Assignment
Would you please copy the part of the material below that opens with the line containing "flip-flops and latches" and closes with the line containing "min in group"? Copy it exactly, and only it.

Data extract
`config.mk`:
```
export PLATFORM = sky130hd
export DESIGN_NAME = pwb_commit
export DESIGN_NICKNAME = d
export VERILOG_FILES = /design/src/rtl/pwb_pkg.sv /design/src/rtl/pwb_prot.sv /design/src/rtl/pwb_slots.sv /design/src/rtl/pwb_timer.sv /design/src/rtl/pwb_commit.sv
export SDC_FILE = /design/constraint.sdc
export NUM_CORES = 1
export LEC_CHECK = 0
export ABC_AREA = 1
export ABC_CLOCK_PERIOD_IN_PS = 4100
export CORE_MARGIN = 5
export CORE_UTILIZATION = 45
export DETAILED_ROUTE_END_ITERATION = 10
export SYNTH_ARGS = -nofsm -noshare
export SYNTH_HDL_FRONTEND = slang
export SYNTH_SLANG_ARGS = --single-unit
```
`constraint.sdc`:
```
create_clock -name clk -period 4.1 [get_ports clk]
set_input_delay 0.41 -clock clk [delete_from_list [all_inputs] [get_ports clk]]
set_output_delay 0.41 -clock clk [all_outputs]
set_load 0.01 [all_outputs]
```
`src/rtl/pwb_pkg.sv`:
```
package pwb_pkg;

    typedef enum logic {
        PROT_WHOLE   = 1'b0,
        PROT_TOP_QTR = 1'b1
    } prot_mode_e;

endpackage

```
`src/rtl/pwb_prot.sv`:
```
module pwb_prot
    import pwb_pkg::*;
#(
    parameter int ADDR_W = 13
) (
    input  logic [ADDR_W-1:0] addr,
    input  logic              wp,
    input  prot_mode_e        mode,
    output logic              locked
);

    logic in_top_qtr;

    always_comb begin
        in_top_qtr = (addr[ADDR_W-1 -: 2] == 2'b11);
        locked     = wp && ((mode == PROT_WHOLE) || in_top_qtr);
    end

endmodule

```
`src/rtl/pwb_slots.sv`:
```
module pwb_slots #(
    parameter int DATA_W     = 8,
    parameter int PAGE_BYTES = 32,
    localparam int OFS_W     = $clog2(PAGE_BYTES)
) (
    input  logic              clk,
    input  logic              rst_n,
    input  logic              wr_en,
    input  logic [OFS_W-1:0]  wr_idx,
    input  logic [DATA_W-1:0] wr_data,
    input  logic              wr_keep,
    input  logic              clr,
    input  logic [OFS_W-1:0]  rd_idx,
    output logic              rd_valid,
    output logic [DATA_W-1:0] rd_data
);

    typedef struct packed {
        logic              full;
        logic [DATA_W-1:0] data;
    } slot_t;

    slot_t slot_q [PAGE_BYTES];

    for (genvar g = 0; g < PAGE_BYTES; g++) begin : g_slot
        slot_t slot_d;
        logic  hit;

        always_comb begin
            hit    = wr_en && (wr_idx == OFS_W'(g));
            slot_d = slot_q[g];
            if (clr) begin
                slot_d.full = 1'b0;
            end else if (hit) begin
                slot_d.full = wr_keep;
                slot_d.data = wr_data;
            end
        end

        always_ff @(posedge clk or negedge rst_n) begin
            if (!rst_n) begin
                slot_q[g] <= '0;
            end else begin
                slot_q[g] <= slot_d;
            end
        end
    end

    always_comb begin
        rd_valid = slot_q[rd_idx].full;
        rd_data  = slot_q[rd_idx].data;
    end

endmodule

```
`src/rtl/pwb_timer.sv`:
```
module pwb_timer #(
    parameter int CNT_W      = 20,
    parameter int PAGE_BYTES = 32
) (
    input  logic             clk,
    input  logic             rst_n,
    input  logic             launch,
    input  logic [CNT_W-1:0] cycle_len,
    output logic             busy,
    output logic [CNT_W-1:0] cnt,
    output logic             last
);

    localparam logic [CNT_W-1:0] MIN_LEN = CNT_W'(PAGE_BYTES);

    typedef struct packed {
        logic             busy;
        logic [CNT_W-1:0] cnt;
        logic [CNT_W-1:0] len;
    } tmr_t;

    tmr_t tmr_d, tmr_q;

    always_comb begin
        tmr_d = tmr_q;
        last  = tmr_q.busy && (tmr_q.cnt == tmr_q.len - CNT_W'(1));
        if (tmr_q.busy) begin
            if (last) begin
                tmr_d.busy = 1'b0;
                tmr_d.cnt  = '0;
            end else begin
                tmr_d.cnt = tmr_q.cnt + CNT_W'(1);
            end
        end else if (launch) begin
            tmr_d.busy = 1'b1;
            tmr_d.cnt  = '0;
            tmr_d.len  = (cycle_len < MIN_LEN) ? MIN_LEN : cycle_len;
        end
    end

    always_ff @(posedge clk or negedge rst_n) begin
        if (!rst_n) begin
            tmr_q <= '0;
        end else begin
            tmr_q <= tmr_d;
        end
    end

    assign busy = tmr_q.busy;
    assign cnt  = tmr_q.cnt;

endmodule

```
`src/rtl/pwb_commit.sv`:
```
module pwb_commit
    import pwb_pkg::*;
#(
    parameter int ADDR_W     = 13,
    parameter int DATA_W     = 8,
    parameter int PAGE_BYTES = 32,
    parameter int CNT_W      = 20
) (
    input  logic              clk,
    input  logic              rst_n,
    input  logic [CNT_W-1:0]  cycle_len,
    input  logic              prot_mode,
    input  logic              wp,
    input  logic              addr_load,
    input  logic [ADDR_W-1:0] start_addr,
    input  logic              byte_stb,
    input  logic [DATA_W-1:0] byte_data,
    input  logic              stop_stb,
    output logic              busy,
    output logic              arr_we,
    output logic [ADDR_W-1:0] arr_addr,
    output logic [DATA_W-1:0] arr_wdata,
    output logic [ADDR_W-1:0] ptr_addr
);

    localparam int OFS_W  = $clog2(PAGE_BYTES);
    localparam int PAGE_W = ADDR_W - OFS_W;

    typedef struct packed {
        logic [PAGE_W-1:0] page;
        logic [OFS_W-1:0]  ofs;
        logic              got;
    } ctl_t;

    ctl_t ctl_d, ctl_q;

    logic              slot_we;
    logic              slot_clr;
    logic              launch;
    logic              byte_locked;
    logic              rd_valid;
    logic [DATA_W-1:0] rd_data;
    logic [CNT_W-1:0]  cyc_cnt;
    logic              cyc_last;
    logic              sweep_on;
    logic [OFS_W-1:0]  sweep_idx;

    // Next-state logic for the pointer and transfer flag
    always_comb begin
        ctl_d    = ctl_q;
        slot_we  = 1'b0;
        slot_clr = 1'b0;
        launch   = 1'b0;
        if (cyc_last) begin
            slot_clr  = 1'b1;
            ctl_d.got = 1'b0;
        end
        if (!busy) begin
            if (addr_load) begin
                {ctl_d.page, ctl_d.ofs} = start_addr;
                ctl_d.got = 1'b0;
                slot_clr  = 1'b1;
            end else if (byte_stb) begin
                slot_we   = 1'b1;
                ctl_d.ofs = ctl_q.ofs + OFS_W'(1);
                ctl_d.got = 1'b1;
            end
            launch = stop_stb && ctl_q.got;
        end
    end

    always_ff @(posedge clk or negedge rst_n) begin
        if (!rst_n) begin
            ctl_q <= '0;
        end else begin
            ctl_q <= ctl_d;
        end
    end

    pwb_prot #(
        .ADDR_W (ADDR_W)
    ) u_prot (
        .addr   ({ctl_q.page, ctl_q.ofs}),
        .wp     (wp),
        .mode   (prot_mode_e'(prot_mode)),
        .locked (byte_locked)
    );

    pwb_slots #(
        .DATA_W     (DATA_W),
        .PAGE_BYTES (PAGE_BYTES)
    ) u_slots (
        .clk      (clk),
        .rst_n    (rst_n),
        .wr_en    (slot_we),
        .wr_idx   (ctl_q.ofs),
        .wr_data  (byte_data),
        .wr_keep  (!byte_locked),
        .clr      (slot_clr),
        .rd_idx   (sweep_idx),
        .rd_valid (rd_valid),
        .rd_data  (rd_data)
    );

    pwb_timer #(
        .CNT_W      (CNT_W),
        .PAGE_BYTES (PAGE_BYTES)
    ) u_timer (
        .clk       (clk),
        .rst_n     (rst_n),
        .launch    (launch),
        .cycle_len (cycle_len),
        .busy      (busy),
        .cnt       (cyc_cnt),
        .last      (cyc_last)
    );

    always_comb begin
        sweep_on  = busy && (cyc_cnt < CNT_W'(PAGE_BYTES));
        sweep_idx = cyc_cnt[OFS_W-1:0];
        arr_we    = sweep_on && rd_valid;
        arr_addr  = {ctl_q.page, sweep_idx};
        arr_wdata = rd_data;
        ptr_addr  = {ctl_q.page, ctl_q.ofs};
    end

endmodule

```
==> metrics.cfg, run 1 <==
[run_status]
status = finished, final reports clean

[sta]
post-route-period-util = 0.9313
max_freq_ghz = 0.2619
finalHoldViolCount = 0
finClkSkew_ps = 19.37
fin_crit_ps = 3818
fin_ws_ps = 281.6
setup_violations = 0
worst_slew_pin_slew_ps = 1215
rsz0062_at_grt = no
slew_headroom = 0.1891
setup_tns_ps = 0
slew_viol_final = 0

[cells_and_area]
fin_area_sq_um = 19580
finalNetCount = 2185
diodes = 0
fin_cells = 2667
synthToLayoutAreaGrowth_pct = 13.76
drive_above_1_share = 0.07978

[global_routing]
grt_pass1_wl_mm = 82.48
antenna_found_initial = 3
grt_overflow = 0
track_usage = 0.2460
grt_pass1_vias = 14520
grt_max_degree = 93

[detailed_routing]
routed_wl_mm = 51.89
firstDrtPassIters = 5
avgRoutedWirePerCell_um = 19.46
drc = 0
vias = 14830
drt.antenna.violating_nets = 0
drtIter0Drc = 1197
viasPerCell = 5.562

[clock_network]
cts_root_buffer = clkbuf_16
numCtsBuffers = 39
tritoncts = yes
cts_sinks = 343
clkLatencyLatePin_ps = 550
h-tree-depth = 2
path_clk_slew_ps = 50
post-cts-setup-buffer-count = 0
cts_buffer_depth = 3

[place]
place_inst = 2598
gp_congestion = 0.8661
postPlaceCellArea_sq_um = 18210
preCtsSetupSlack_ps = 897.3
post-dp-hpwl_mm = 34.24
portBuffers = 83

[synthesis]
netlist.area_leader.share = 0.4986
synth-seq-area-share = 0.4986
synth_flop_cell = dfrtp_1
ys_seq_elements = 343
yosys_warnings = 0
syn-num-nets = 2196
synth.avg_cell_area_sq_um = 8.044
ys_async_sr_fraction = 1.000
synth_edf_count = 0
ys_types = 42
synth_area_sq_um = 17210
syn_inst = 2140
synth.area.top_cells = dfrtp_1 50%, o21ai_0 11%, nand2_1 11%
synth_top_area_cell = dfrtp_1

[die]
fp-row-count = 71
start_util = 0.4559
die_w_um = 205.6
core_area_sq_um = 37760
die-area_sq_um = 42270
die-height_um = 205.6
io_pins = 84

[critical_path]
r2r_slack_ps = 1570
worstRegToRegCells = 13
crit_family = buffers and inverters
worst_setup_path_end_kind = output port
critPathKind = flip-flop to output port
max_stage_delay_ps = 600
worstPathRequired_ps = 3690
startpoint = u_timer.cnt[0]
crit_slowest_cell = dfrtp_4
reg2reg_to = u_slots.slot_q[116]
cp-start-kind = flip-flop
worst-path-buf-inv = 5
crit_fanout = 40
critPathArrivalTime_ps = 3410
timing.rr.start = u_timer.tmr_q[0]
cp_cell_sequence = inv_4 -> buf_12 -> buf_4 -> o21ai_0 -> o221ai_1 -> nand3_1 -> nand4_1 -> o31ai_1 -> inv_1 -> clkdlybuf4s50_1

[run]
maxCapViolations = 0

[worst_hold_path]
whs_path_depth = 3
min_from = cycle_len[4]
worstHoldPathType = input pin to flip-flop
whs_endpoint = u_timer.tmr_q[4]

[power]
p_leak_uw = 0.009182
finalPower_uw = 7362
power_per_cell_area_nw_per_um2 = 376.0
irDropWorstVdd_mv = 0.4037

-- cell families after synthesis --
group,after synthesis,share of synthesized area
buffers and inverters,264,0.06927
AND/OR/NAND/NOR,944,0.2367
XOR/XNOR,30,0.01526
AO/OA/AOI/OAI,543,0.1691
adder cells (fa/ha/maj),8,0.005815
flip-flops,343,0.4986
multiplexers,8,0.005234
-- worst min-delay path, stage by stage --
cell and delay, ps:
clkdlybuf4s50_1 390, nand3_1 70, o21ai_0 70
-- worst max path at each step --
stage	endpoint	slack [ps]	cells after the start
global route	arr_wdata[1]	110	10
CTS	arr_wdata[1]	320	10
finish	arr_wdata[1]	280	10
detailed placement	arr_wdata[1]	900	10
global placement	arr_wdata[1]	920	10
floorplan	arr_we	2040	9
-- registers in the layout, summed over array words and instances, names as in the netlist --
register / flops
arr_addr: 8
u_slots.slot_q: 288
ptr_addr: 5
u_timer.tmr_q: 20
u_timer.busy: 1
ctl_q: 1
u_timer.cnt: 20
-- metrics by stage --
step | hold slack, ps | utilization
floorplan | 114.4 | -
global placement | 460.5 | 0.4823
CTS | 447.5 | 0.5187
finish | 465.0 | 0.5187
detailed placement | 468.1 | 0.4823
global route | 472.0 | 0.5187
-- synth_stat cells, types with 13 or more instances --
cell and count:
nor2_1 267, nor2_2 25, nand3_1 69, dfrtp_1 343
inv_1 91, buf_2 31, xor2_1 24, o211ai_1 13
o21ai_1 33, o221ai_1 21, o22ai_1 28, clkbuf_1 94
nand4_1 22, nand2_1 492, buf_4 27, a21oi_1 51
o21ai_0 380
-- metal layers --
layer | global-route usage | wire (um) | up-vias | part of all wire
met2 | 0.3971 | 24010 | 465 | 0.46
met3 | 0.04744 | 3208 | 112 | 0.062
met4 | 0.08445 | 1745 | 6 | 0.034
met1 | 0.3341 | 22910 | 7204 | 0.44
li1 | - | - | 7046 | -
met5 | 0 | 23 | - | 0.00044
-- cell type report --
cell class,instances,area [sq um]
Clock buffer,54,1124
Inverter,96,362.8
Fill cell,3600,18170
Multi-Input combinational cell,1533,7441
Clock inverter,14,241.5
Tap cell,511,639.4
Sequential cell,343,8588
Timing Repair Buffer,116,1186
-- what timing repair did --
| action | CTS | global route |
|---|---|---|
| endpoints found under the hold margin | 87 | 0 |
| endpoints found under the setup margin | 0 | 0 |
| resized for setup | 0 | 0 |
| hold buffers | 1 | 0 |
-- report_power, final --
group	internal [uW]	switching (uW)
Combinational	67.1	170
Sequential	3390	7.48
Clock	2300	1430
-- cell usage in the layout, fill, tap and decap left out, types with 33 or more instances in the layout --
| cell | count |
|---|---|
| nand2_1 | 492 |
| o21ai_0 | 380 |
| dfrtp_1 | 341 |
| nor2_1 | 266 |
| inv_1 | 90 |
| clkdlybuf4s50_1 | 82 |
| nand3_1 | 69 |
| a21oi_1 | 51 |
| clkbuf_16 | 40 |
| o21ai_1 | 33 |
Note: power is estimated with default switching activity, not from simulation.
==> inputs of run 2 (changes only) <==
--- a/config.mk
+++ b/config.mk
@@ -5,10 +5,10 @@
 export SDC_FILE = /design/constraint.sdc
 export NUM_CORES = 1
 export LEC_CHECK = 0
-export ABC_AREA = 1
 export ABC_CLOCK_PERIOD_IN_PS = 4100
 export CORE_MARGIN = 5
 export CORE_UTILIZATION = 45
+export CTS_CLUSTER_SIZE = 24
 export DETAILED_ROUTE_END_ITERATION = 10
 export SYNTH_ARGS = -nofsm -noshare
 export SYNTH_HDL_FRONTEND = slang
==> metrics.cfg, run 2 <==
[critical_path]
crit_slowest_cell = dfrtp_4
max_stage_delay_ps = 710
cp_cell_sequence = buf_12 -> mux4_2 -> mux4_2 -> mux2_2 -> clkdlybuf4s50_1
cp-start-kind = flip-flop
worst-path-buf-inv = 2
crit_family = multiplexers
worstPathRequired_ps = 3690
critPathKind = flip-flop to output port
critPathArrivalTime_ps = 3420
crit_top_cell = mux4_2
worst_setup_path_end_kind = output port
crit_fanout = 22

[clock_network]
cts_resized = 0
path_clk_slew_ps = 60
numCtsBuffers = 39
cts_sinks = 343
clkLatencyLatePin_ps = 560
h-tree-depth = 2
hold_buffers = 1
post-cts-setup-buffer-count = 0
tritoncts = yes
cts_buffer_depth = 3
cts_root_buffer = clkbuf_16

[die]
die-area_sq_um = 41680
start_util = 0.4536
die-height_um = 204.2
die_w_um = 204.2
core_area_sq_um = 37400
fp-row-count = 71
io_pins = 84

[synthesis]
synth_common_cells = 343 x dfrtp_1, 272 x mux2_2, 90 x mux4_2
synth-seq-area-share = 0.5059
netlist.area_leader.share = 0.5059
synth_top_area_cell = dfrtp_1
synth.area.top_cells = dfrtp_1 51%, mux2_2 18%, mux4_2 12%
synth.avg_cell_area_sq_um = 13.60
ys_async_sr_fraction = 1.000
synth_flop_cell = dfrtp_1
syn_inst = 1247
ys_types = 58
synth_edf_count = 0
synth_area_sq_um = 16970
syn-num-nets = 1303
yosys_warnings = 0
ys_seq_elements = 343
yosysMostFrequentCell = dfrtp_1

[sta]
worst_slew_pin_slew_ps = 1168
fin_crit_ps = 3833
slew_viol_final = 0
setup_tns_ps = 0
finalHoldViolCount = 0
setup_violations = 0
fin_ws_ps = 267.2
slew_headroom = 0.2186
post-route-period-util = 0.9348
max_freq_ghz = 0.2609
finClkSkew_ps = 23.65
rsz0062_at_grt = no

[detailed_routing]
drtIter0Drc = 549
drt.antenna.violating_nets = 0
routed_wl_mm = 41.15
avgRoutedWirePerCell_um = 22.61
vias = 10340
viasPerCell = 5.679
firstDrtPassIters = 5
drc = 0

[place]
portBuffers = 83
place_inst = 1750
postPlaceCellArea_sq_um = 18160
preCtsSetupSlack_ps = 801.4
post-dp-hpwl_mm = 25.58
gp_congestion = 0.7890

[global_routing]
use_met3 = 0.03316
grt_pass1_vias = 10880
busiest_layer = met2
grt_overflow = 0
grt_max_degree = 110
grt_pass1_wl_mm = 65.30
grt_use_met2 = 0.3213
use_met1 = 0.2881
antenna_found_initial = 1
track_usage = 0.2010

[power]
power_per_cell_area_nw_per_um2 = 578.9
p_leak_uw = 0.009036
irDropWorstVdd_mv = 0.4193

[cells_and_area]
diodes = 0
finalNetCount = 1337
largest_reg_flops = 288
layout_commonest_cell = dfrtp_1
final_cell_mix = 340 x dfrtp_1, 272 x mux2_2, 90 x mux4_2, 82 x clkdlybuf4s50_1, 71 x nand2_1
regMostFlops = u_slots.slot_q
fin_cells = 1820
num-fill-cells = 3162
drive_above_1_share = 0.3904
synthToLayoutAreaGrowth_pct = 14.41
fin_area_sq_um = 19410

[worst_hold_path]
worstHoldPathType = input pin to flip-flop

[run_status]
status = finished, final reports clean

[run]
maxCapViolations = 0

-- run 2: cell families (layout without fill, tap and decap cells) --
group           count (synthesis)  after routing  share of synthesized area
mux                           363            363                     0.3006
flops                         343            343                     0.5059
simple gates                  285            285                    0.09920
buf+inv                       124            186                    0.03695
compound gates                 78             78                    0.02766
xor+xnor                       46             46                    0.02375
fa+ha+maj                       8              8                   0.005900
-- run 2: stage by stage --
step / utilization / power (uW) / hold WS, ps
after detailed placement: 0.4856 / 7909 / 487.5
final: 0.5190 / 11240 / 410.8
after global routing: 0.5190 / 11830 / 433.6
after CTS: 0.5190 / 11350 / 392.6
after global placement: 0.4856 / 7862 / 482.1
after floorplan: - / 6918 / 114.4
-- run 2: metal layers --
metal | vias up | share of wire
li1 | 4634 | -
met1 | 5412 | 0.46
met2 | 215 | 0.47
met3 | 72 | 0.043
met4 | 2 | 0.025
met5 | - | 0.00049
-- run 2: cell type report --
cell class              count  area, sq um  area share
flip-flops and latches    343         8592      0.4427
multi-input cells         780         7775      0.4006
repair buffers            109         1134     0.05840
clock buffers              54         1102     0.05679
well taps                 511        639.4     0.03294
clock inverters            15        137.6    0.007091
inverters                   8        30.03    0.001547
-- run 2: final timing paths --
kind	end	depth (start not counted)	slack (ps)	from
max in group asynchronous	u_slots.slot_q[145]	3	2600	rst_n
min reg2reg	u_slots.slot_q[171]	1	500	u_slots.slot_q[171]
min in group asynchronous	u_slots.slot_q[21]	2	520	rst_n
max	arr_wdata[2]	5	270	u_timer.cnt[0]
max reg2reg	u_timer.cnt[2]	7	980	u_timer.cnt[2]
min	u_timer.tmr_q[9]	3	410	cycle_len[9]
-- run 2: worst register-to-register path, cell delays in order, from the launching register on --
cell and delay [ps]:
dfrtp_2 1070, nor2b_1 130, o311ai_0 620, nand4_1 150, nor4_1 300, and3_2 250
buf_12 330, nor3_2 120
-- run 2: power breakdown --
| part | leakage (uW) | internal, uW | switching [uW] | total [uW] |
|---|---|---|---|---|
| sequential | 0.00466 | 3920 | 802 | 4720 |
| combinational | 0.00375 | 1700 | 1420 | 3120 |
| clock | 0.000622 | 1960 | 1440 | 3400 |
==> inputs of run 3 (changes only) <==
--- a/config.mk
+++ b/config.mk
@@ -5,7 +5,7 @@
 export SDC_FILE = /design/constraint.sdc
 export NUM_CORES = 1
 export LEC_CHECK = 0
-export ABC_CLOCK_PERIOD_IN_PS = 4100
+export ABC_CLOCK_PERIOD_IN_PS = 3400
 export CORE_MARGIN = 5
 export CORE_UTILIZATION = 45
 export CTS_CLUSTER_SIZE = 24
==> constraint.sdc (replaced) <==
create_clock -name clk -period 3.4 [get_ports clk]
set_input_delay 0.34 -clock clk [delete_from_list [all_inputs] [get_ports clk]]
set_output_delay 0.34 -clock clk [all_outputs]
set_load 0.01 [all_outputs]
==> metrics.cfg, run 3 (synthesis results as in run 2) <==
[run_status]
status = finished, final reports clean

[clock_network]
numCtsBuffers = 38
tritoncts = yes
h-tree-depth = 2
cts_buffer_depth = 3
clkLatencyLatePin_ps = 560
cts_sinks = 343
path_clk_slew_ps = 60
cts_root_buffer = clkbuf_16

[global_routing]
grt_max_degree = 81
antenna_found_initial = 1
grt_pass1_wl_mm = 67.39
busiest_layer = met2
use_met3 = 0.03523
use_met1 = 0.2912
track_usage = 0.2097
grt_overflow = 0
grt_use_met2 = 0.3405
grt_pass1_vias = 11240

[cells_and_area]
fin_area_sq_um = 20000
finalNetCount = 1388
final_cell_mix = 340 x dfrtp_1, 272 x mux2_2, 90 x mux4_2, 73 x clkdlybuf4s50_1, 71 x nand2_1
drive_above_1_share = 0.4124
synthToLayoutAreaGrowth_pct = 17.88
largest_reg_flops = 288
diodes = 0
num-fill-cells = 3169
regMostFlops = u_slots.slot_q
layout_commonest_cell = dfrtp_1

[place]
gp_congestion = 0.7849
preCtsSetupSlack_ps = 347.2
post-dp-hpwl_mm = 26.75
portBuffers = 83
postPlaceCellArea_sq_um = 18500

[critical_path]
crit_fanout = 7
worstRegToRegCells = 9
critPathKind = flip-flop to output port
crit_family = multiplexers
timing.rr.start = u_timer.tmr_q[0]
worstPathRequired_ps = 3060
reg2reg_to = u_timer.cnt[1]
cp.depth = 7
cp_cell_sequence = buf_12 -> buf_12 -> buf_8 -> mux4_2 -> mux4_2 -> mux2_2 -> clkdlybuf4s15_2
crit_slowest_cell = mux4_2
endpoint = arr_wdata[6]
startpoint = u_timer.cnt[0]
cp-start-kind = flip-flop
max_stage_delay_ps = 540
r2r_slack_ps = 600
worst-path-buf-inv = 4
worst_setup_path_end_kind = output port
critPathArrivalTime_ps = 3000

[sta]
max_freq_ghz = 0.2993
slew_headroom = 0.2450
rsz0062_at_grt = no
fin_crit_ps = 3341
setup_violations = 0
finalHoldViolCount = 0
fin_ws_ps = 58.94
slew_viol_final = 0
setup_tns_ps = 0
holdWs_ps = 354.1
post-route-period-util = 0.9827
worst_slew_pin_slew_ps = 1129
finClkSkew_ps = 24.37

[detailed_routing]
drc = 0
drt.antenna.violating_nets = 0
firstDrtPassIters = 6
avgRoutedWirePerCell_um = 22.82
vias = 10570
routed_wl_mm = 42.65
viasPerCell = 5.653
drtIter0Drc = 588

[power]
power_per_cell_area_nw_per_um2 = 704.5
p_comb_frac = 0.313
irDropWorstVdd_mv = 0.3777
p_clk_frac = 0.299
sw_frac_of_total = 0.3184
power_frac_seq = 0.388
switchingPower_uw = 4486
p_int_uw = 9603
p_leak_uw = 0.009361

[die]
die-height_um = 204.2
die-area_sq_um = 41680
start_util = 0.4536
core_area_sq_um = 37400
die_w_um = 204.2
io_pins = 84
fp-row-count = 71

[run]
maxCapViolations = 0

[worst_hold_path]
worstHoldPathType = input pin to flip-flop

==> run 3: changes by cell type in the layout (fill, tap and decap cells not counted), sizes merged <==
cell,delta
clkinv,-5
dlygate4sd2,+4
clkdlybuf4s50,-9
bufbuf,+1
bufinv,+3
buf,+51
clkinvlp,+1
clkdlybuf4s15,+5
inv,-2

Solved exercise
flip-flops and latches    343         8592      0.4427
multi-input cells         780         7775      0.4006
repair buffers            109         1134     0.05840
clock buffers              54         1102     0.05679
well taps                 511        639.4     0.03294
clock inverters            15        137.6    0.007091
inverters                   8        30.03    0.001547
-- run 2: final timing paths --
kind	end	depth (start not counted)	slack (ps)	from
max in group asynchronous	u_slots.slot_q[145]	3	2600	rst_n
min reg2reg	u_slots.slot_q[171]	1	500	u_slots.slot_q[171]
min in group asynchronous	u_slots.slot_q[21]	2	520	rst_n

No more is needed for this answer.